> DATA FOR REVIEW:
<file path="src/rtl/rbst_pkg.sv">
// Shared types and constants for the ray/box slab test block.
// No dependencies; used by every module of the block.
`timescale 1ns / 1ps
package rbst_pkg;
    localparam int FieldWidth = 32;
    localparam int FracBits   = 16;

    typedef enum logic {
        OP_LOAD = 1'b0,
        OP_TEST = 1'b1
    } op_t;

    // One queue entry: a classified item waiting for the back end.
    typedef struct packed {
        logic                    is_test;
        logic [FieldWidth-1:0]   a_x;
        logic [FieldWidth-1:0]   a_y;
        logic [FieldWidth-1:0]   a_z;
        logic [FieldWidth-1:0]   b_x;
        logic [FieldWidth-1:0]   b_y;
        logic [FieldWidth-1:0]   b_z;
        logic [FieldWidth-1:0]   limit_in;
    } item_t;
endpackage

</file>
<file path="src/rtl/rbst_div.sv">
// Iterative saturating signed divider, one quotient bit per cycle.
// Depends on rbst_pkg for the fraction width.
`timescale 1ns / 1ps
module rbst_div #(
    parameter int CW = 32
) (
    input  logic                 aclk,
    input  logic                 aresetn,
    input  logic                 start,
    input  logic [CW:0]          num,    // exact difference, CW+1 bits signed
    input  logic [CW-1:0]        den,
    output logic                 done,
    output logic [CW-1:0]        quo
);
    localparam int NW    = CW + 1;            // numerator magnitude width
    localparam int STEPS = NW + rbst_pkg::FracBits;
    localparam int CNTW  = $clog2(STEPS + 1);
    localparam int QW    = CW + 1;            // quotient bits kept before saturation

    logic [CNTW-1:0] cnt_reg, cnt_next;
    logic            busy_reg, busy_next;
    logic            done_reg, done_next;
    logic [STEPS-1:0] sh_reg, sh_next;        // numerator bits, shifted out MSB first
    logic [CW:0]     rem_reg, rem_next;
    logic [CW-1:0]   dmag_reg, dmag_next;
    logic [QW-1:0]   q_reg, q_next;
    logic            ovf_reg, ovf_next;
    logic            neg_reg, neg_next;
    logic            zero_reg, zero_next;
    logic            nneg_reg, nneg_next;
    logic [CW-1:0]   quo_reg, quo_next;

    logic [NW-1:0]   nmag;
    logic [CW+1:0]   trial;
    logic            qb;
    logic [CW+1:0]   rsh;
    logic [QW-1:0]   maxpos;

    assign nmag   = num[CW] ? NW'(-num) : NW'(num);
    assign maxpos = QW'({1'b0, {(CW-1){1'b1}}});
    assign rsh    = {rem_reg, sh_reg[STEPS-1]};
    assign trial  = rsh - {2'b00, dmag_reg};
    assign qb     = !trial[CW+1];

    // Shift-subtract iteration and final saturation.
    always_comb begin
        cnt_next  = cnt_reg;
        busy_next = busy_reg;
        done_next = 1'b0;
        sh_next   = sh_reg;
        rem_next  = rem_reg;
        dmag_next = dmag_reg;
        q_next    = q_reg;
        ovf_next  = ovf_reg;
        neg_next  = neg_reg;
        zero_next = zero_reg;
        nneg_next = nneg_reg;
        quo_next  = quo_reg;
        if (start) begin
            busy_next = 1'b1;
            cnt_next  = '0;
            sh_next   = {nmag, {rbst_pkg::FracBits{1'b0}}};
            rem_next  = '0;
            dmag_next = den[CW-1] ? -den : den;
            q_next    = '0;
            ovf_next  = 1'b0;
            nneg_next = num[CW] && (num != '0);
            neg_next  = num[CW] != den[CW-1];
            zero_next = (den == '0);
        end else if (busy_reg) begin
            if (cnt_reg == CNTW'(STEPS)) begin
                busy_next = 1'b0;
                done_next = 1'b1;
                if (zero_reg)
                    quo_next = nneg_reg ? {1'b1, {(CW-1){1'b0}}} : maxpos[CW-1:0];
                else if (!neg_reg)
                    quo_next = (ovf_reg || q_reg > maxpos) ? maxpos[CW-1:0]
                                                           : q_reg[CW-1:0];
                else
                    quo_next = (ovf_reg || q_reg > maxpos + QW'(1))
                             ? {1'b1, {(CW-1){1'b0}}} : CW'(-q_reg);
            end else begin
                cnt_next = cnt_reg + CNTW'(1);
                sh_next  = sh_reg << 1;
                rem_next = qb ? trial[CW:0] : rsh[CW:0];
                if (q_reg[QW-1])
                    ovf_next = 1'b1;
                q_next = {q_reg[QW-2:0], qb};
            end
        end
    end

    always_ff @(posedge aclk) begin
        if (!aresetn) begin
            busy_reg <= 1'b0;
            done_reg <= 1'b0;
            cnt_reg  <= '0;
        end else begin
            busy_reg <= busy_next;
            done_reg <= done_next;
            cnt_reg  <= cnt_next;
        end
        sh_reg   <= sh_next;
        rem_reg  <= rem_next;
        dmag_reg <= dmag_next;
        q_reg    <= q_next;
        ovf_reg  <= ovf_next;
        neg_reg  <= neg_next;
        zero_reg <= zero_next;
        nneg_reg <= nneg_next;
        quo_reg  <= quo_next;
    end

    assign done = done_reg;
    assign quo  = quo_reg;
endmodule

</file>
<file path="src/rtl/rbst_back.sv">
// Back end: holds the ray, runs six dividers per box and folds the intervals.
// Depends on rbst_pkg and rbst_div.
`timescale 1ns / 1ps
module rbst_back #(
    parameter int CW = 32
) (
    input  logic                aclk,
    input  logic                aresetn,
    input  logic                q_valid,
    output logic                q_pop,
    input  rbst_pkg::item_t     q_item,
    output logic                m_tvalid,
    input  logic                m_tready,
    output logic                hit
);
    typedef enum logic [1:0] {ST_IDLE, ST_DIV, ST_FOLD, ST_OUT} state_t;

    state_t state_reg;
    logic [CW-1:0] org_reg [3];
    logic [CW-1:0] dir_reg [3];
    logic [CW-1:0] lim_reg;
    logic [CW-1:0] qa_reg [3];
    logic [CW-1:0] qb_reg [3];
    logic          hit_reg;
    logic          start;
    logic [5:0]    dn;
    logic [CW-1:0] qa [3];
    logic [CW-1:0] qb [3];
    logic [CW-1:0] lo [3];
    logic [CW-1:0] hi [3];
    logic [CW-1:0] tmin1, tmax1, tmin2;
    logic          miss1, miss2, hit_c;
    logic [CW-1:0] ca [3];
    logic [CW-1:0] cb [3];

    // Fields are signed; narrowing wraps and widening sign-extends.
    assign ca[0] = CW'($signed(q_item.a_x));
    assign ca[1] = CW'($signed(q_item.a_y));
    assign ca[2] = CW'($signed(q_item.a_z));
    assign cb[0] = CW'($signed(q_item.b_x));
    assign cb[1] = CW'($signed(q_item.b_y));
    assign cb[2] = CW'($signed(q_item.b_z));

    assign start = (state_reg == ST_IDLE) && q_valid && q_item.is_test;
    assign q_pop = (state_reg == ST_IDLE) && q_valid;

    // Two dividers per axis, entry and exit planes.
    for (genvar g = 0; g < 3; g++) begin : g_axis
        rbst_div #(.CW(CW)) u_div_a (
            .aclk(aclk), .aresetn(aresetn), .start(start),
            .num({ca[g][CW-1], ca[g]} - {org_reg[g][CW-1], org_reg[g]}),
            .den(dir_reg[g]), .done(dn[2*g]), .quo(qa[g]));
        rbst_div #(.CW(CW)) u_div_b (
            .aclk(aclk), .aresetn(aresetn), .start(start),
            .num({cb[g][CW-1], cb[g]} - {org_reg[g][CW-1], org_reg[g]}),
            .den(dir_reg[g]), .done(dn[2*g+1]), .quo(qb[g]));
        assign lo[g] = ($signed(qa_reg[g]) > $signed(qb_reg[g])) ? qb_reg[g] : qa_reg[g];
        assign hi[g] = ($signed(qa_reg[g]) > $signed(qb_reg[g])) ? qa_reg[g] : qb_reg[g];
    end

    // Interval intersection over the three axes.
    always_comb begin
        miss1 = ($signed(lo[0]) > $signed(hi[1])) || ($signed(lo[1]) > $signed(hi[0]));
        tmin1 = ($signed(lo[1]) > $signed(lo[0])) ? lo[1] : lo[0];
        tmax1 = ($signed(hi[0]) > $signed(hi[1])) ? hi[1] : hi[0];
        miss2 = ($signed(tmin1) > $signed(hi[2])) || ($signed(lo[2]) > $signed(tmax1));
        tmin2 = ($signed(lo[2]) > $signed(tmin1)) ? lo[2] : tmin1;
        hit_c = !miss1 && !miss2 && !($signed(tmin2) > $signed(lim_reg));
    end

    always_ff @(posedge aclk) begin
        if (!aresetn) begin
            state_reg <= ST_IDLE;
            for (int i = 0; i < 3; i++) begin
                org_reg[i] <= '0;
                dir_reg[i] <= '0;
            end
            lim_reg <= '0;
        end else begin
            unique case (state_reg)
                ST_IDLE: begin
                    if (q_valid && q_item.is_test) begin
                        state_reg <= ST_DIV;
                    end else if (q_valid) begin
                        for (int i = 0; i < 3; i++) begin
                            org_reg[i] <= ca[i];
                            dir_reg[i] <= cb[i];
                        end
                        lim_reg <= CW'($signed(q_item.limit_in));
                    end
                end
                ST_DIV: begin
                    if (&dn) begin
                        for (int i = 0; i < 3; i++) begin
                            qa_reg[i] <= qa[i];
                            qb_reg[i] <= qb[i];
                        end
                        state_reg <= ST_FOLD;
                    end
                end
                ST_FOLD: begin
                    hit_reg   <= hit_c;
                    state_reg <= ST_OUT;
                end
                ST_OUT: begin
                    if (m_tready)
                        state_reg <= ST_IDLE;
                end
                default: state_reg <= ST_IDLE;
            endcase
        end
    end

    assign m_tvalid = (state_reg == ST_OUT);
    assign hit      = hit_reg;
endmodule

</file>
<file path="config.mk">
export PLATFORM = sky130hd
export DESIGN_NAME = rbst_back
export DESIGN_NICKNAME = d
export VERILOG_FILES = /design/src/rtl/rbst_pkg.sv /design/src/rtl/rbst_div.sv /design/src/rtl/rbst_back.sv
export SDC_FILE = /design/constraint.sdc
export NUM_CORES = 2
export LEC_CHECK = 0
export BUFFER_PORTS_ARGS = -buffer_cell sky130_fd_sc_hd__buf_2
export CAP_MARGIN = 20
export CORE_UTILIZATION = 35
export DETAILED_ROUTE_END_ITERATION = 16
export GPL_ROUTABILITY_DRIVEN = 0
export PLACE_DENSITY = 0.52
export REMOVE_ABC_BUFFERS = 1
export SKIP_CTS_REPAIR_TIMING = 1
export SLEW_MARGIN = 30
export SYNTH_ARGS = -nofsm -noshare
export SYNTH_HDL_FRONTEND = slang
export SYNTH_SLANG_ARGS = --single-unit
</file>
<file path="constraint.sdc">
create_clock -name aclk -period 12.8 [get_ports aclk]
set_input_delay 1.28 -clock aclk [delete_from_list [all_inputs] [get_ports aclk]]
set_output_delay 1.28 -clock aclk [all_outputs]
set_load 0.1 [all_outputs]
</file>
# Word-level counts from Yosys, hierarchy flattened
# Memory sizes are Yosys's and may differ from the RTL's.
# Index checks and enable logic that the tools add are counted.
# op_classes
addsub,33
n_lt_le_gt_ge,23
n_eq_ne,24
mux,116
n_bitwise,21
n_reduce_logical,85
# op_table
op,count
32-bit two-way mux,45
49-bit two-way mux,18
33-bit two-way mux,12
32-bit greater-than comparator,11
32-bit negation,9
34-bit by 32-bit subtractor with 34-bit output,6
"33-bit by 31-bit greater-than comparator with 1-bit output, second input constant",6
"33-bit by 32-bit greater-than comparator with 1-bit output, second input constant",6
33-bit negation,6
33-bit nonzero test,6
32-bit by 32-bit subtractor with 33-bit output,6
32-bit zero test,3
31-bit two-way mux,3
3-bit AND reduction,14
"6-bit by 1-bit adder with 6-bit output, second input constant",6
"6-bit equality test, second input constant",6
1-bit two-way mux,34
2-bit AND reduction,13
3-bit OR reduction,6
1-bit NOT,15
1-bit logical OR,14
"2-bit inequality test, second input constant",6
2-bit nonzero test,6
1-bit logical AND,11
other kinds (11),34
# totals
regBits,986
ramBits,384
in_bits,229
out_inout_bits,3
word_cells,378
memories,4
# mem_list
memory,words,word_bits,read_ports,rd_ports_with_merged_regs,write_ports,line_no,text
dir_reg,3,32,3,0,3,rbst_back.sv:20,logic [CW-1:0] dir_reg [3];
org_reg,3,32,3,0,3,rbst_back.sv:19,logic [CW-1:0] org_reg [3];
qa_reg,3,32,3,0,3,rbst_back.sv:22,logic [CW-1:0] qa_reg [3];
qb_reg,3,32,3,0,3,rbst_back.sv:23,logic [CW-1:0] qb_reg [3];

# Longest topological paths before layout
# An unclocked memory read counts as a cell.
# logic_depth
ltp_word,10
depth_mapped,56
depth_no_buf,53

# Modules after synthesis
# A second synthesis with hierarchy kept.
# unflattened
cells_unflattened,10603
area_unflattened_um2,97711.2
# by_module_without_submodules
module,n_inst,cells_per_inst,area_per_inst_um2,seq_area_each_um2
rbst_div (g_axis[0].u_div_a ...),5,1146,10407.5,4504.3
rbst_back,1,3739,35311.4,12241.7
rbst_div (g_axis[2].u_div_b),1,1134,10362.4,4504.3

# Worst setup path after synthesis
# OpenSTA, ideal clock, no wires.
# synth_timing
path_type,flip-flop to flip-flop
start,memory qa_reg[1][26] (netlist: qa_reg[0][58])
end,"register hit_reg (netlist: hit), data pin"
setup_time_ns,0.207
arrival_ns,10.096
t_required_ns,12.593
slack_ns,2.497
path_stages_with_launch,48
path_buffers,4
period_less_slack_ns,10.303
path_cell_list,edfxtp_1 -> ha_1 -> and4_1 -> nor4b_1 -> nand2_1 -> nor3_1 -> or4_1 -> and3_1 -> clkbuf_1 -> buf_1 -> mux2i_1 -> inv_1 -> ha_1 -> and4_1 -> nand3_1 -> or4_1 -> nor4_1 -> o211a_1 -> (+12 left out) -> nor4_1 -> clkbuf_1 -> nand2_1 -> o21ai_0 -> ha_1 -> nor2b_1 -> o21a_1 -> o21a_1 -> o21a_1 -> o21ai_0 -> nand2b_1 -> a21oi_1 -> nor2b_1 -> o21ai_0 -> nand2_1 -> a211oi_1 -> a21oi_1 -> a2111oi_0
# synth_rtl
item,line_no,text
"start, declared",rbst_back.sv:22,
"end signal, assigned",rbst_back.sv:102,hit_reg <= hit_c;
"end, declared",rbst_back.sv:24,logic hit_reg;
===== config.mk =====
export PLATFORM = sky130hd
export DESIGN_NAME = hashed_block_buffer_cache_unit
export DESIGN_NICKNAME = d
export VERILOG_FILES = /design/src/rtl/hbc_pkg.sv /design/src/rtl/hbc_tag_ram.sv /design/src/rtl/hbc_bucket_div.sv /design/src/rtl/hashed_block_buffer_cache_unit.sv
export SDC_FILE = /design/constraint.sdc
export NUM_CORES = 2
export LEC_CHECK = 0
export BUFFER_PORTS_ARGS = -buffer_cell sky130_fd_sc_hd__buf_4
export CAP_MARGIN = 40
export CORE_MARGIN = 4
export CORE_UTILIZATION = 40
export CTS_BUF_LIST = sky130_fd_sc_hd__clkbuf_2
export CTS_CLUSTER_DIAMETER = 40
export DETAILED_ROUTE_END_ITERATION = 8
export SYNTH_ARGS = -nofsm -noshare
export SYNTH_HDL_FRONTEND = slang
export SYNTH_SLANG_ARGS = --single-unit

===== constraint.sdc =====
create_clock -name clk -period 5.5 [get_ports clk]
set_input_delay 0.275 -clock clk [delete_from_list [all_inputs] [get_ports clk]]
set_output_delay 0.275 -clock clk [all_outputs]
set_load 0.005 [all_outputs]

> TO DO: Which lines above include "Depends"? Show each of them by copying it.

> EXERCISE OUTPUT:
// Depends on rbst_pkg for the fraction width.
// Depends on rbst_pkg and rbst_div.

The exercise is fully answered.